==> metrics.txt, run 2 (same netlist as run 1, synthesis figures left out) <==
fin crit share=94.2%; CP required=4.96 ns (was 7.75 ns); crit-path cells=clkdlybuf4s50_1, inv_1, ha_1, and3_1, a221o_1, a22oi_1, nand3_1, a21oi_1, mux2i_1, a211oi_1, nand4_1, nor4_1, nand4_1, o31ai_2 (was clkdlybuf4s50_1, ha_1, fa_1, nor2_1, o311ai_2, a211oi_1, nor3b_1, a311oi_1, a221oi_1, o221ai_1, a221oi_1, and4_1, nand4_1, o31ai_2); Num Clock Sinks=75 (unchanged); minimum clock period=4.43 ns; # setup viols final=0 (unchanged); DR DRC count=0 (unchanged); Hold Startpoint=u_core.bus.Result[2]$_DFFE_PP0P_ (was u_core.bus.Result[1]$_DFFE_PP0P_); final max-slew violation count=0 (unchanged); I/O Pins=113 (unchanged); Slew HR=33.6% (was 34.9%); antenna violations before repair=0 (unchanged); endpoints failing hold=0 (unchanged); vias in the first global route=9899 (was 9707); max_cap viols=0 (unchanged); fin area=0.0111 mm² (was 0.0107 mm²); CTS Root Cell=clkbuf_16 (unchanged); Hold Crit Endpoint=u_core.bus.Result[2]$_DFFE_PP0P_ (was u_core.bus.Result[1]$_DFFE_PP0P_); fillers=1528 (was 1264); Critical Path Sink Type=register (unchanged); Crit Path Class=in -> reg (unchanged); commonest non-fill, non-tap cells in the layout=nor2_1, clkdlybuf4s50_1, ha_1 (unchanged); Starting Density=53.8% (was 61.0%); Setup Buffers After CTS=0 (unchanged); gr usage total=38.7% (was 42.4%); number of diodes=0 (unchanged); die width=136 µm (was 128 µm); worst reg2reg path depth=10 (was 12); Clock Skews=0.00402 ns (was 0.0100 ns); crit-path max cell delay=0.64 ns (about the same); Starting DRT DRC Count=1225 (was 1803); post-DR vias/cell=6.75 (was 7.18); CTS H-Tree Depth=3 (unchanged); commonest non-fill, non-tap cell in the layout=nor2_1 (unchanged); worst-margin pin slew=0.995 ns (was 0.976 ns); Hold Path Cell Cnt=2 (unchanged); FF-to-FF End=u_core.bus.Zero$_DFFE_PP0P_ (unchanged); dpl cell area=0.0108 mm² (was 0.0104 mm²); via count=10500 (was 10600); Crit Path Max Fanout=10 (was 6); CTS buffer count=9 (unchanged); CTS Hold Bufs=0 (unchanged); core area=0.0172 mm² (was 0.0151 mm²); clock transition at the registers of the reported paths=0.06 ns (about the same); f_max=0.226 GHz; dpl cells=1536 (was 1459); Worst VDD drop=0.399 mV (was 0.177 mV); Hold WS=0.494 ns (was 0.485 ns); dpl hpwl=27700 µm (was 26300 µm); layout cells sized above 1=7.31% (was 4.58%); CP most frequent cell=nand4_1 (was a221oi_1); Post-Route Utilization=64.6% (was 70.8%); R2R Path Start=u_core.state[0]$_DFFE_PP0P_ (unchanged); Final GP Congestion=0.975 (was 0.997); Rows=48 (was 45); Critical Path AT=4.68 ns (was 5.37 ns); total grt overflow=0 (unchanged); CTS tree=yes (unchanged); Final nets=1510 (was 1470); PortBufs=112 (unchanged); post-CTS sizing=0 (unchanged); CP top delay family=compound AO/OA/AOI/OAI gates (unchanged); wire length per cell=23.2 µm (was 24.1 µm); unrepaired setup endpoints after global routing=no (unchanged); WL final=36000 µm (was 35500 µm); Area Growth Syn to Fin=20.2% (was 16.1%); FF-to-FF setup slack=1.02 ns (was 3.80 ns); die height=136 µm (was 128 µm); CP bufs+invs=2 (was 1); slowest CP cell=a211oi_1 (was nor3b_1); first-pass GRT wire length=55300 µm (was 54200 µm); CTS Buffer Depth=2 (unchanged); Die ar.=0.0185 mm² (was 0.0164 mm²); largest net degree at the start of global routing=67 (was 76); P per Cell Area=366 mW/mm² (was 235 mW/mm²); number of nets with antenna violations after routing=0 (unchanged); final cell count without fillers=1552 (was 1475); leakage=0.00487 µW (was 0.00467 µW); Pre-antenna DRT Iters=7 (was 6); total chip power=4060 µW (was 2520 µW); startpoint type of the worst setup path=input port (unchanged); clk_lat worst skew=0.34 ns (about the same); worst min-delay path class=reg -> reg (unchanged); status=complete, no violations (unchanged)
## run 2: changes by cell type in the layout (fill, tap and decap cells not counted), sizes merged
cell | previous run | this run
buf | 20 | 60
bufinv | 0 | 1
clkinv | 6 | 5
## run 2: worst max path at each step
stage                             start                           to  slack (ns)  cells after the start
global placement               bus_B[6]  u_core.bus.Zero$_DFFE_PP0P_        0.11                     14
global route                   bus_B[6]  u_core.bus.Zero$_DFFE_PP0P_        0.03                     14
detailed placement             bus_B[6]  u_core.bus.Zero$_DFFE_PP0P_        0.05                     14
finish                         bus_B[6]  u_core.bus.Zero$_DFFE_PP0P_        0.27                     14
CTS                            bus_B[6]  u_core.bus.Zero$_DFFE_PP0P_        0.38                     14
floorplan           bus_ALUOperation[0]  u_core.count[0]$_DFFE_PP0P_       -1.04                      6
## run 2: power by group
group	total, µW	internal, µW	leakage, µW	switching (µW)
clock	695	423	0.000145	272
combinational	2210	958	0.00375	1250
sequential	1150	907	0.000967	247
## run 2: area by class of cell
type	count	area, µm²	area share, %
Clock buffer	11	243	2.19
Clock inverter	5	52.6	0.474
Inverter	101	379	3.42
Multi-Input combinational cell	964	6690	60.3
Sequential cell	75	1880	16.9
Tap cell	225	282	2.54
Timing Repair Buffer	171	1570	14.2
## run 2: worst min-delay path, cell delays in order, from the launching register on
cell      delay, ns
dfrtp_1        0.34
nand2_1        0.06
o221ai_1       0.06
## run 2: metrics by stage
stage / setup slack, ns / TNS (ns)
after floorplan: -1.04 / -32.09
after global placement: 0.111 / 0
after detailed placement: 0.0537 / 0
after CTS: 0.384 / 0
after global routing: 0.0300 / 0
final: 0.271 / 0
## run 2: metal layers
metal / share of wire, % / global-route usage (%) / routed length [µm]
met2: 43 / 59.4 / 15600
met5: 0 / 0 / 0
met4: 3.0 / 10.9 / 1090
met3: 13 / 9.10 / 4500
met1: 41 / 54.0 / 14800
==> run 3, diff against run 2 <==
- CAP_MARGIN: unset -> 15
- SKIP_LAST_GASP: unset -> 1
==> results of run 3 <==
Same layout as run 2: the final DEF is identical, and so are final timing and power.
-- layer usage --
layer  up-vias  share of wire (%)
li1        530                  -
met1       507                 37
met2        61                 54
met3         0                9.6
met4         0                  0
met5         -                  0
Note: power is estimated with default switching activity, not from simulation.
--- src/rtl/meas_freq_gen.sv ---
// meas_freq_gen: equal-precision frequency meter.
// Each measurement window opens and closes on a synchronised rising edge of
// `square`, so a window always holds a whole number of input periods. Supports
// single-shot and continuous modes, a result-valid strobe and a no-signal timeout.
// Optional feature: define MEAS_DUTY_EN to add the high-time counter and the
// cnt_high port for duty-cycle computation.
module meas_freq_gen #(
    parameter int CNT_W          = 28,
    parameter int GATE_CYCLES    = 6_000_000,
    parameter int TIMEOUT_CYCLES = 12_000_000,
    parameter int SYNC_STAGES    = 2
) (
    input  logic             clk_6M,
    input  logic             rst_n,
    input  logic             square,
    input  logic             start,
    input  logic             continuous,
    output logic [CNT_W-1:0] cnt_clk,
    output logic [CNT_W-1:0] cnt_squ,
`ifdef MEAS_DUTY_EN
    output logic [CNT_W-1:0] cnt_high,
`endif
    output logic             valid,
    output logic             timeout,
    output logic             busy
);

    localparam logic [CNT_W-1:0] GATE_MAX = CNT_W'(GATE_CYCLES);
    localparam logic [CNT_W-1:0] TO_LAST  = CNT_W'(TIMEOUT_CYCLES - 1);
    localparam logic [CNT_W-1:0] ONE      = CNT_W'(1);

    typedef enum logic [1:0] {IDLE, ARM, MEAS} state_t;

    state_t                 state;
    logic [SYNC_STAGES-1:0] sync_q;
    logic                   s;
    logic                   s_d;
    logic                   rise;
    logic [CNT_W-1:0]       acc_clk;
    logic [CNT_W-1:0]       acc_squ;
    logic [CNT_W-1:0]       gate_tmr;
    logic [CNT_W-1:0]       idle_cnt;
`ifdef MEAS_DUTY_EN
    logic [CNT_W-1:0]       acc_high;
`endif

    // Saturating increment: the counters stick at all-ones instead of wrapping.
    function automatic logic [CNT_W-1:0] sat_inc(input logic [CNT_W-1:0] v);
        return (v == '1) ? v : v + ONE;
    endfunction

    assign s    = sync_q[SYNC_STAGES-1];
    assign rise = s & ~s_d;

    // Synchroniser chain plus one delay flop for rising-edge detection.
    always_ff @(posedge clk_6M) begin
        if (!rst_n) begin
            sync_q <= '0;
            s_d    <= 1'b0;
        end else begin
            sync_q <= {sync_q[SYNC_STAGES-2:0], square};
            s_d    <= s;
        end
    end

    // Measurement FSM: arms on a rise, closes on the first rise after the gate
    // time has elapsed, and gives up if edges stop arriving.
    always_ff @(posedge clk_6M) begin
        if (!rst_n) begin
            state    <= IDLE;
            busy     <= 1'b0;
            valid    <= 1'b0;
            timeout  <= 1'b0;
            cnt_clk  <= '0;
            cnt_squ  <= '0;
            acc_clk  <= '0;
            acc_squ  <= '0;
            gate_tmr <= '0;
            idle_cnt <= '0;
`ifdef MEAS_DUTY_EN
            cnt_high <= '0;
            acc_high <= '0;
`endif
        end else begin
            valid <= 1'b0;
            case (state)
                IDLE: begin
                    idle_cnt <= '0;
                    if (continuous || start) begin
                        state <= ARM;
                        busy  <= 1'b1;
                    end
                end

                ARM: begin
                    if (rise) begin
                        // Opening edge: this cycle is the first of the window.
                        state    <= MEAS;
                        acc_clk  <= ONE;
                        acc_squ  <= '0;
                        gate_tmr <= ONE;
                        idle_cnt <= '0;
`ifdef MEAS_DUTY_EN
                        acc_high <= ONE;
`endif
                    end else if (idle_cnt == TO_LAST) begin
                        state   <= IDLE;
                        busy    <= 1'b0;
                        timeout <= 1'b1;
                    end else begin
                        idle_cnt <= sat_inc(idle_cnt);
                    end
                end

                MEAS: begin
                    acc_clk <= sat_inc(acc_clk);
                    if (gate_tmr < GATE_MAX)
                        gate_tmr <= gate_tmr + ONE;
`ifdef MEAS_DUTY_EN
                    if (s)
                        acc_high <= sat_inc(acc_high);
`endif
                    if (rise) begin
                        idle_cnt <= '0;
                        if (gate_tmr == GATE_MAX) begin
                            // Closing edge ends the last complete period.
                            cnt_clk <= acc_clk;
                            cnt_squ <= sat_inc(acc_squ);
`ifdef MEAS_DUTY_EN
                            cnt_high <= acc_high;
`endif
                            valid   <= 1'b1;
                            timeout <= 1'b0;
                            if (continuous) begin
                                // Same edge opens the next window: no dead time.
                                acc_clk  <= ONE;
                                acc_squ  <= '0;
                                gate_tmr <= ONE;
`ifdef MEAS_DUTY_EN
                                acc_high <= ONE;
`endif
                            end else begin
                                state <= IDLE;
                                busy  <= 1'b0;
                            end
                        end else begin
                            acc_squ <= sat_inc(acc_squ);
                        end
                    end else if (idle_cnt == TO_LAST) begin
                        state   <= IDLE;
                        busy    <= 1'b0;
                        timeout <= 1'b1;
                    end else begin
                        idle_cnt <= sat_inc(idle_cnt);
                    end
                end

                default: begin
                    state <= IDLE;
                    busy  <= 1'b0;
                end
            endcase
        end
    end

endmodule
$ cat src/rtl/mem_access_unit.sv
// Memory-stage access unit: turns a load/store op into one bus request, then aligns and extends the load data.
// Optional build macro MEM_MISALIGN_EXC_EN: misaligned accesses complete at once with out_misalign=1 and no bus traffic.
module mem_access_unit #(
   parameter  int XLEN = 64,
   localparam int SBW  = XLEN / 8
) (
   input  logic            clk,
   input  logic            reset,
   input  logic            in_valid,
   output logic            in_ready,
   input  logic            in_read,
   input  logic            in_write,
   input  logic [1:0]      in_size,
   input  logic            in_unsigned,
   input  logic [XLEN-1:0] in_addr,
   input  logic [XLEN-1:0] in_wdata,
   output logic            bus_req_valid,
   input  logic            bus_req_ready,
   output logic            bus_req_write,
   output logic [XLEN-1:0] bus_req_addr,
   output logic [1:0]      bus_req_size,
   output logic [XLEN-1:0] bus_req_data,
   output logic [SBW-1:0]  bus_req_strobe,
   input  logic            bus_resp_valid,
   input  logic [XLEN-1:0] bus_resp_data,
   output logic            out_valid,
   output logic [XLEN-1:0] out_rdata,
   output logic            out_misalign,
   output logic            stall,
   output logic [1:0]      dbg_state
);

   localparam int OFFW = $clog2(SBW);

   typedef enum logic [1:0] {
      S_IDLE = 2'd0,
      S_REQ  = 2'd1,
      S_WAIT = 2'd2,
      S_DONE = 2'd3
   } state_t;

   state_t          state;
   logic            mem_op;
   logic            mis;
   logic [1:0]      eff_size;
   logic [OFFW-1:0] in_off;
   logic [OFFW-1:0] req_off;
   logic [2*SBW-1:0] byte_mask;
   logic [2*SBW-1:0] shifted_mask;
   logic [SBW-1:0]  cap_strobe;
   logic [XLEN-1:0] cap_data;
   logic [XLEN-1:0] resp_shift;
   logic [XLEN-1:0] load_ext;

   logic [XLEN-1:0] req_addr;
   logic [1:0]      req_size;
   logic            req_unsigned;
   logic            req_write;
   logic [XLEN-1:0] req_data;
   logic [SBW-1:0]  req_strobe;

   assign mem_op = in_read | in_write;
   assign in_off = in_addr[OFFW-1:0];

   // A 32-bit datapath has no doubleword, so size 3 degrades to a word access.
   always_comb begin
      eff_size = in_size;
      if (XLEN == 32 && in_size == 2'd3) eff_size = 2'd2;
   end

   // Mask is built twice as wide as the strobe so bytes pushed past the top fall off cleanly.
   always_comb begin
      byte_mask    = ((2*SBW)'(1) << ((2*SBW)'(1) << eff_size)) - (2*SBW)'(1);
      shifted_mask = byte_mask << in_off;
      cap_strobe   = shifted_mask[SBW-1:0];
      cap_data     = in_wdata << {in_off, 3'b000};
   end

`ifdef MEM_MISALIGN_EXC_EN
   always_comb begin
      case (eff_size)
         2'd0:    mis = 1'b0;
         2'd1:    mis = in_addr[0];
         2'd2:    mis = |in_addr[1:0];
         default: mis = |in_addr[2:0];
      endcase
   end
`else
   assign mis = 1'b0;
`endif

   assign req_off    = req_addr[OFFW-1:0];
   assign resp_shift = bus_resp_data >> {req_off, 3'b000};

   always_comb begin
      load_ext = resp_shift;
      case (req_size)
         2'd0: load_ext = req_unsigned ? XLEN'(resp_shift[7:0])
                                       : XLEN'(signed'(resp_shift[7:0]));
         2'd1: load_ext = req_unsigned ? XLEN'(resp_shift[15:0])
                                       : XLEN'(signed'(resp_shift[15:0]));
         2'd2: load_ext = req_unsigned ? XLEN'(resp_shift[31:0])
                                       : XLEN'(signed'(resp_shift[31:0]));
         default: load_ext = resp_shift;
      endcase
   end

   // Bus request: a transfer happens on the rising edge where bus_req_valid and bus_req_ready
   // are both high; valid, once raised, stays high with an unchanged payload until that edge.
   always_ff @(posedge clk or posedge reset) begin
      if (reset) begin
         state         <= S_IDLE;
         bus_req_valid <= 1'b0;
         out_valid     <= 1'b0;
         out_rdata     <= '0;
         out_misalign  <= 1'b0;
         req_addr      <= '0;
         req_size      <= 2'd0;
         req_unsigned  <= 1'b0;
         req_write     <= 1'b0;
         req_data      <= '0;
         req_strobe    <= '0;
      end else begin
         case (state)
            S_IDLE: begin
               if (in_valid) begin
                  out_rdata    <= '0;
                  out_misalign <= 1'b0;
                  if (mem_op) begin
                     req_addr     <= in_addr;
                     req_size     <= eff_size;
                     req_unsigned <= in_unsigned;
                     req_write    <= in_write;
                     req_data     <= cap_data;
                     req_strobe   <= cap_strobe;
                     if (mis) begin
                        state        <= S_DONE;
                        out_valid    <= 1'b1;
                        out_misalign <= 1'b1;
                     end else begin
                        state         <= S_REQ;
                        bus_req_valid <= 1'b1;
                     end
                  end else begin
                     state     <= S_DONE;
                     out_valid <= 1'b1;
                  end
               end
            end
            S_REQ: begin
               // A response seen here is not consumed; only the request handshake counts.
               if (bus_req_ready) begin
                  bus_req_valid <= 1'b0;
                  if (req_write) begin
                     state     <= S_DONE;
                     out_valid <= 1'b1;
                  end else begin
                     state <= S_WAIT;
                  end
               end
            end
            S_WAIT: begin
               if (bus_resp_valid) begin
                  out_rdata <= load_ext;
                  out_valid <= 1'b1;
                  state     <= S_DONE;
               end
            end
            S_DONE: begin
               out_valid <= 1'b0;
               state     <= S_IDLE;
            end
            default: begin
               state         <= S_IDLE;
               bus_req_valid <= 1'b0;
               out_valid     <= 1'b0;
            end
         endcase
      end
   end

   assign in_ready       = (state == S_IDLE);
   assign stall          = (state != S_IDLE) || (in_valid && mem_op);
   assign bus_req_write  = req_write;
   assign bus_req_addr   = req_addr;
   assign bus_req_size   = req_size;
   assign bus_req_data   = req_data;
   assign bus_req_strobe = req_strobe;
   assign dbg_state      = state;

endmodule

::::::

• Prompt: With "placement" as the word to match, copy each line of the records that has it.

• Response to the exercise:
global placement               bus_B[6]  u_core.bus.Zero$_DFFE_PP0P_        0.11                     14
detailed placement             bus_B[6]  u_core.bus.Zero$_DFFE_PP0P_        0.05                     14
after global placement: 0.111 / 0
after detailed placement: 0.0537 / 0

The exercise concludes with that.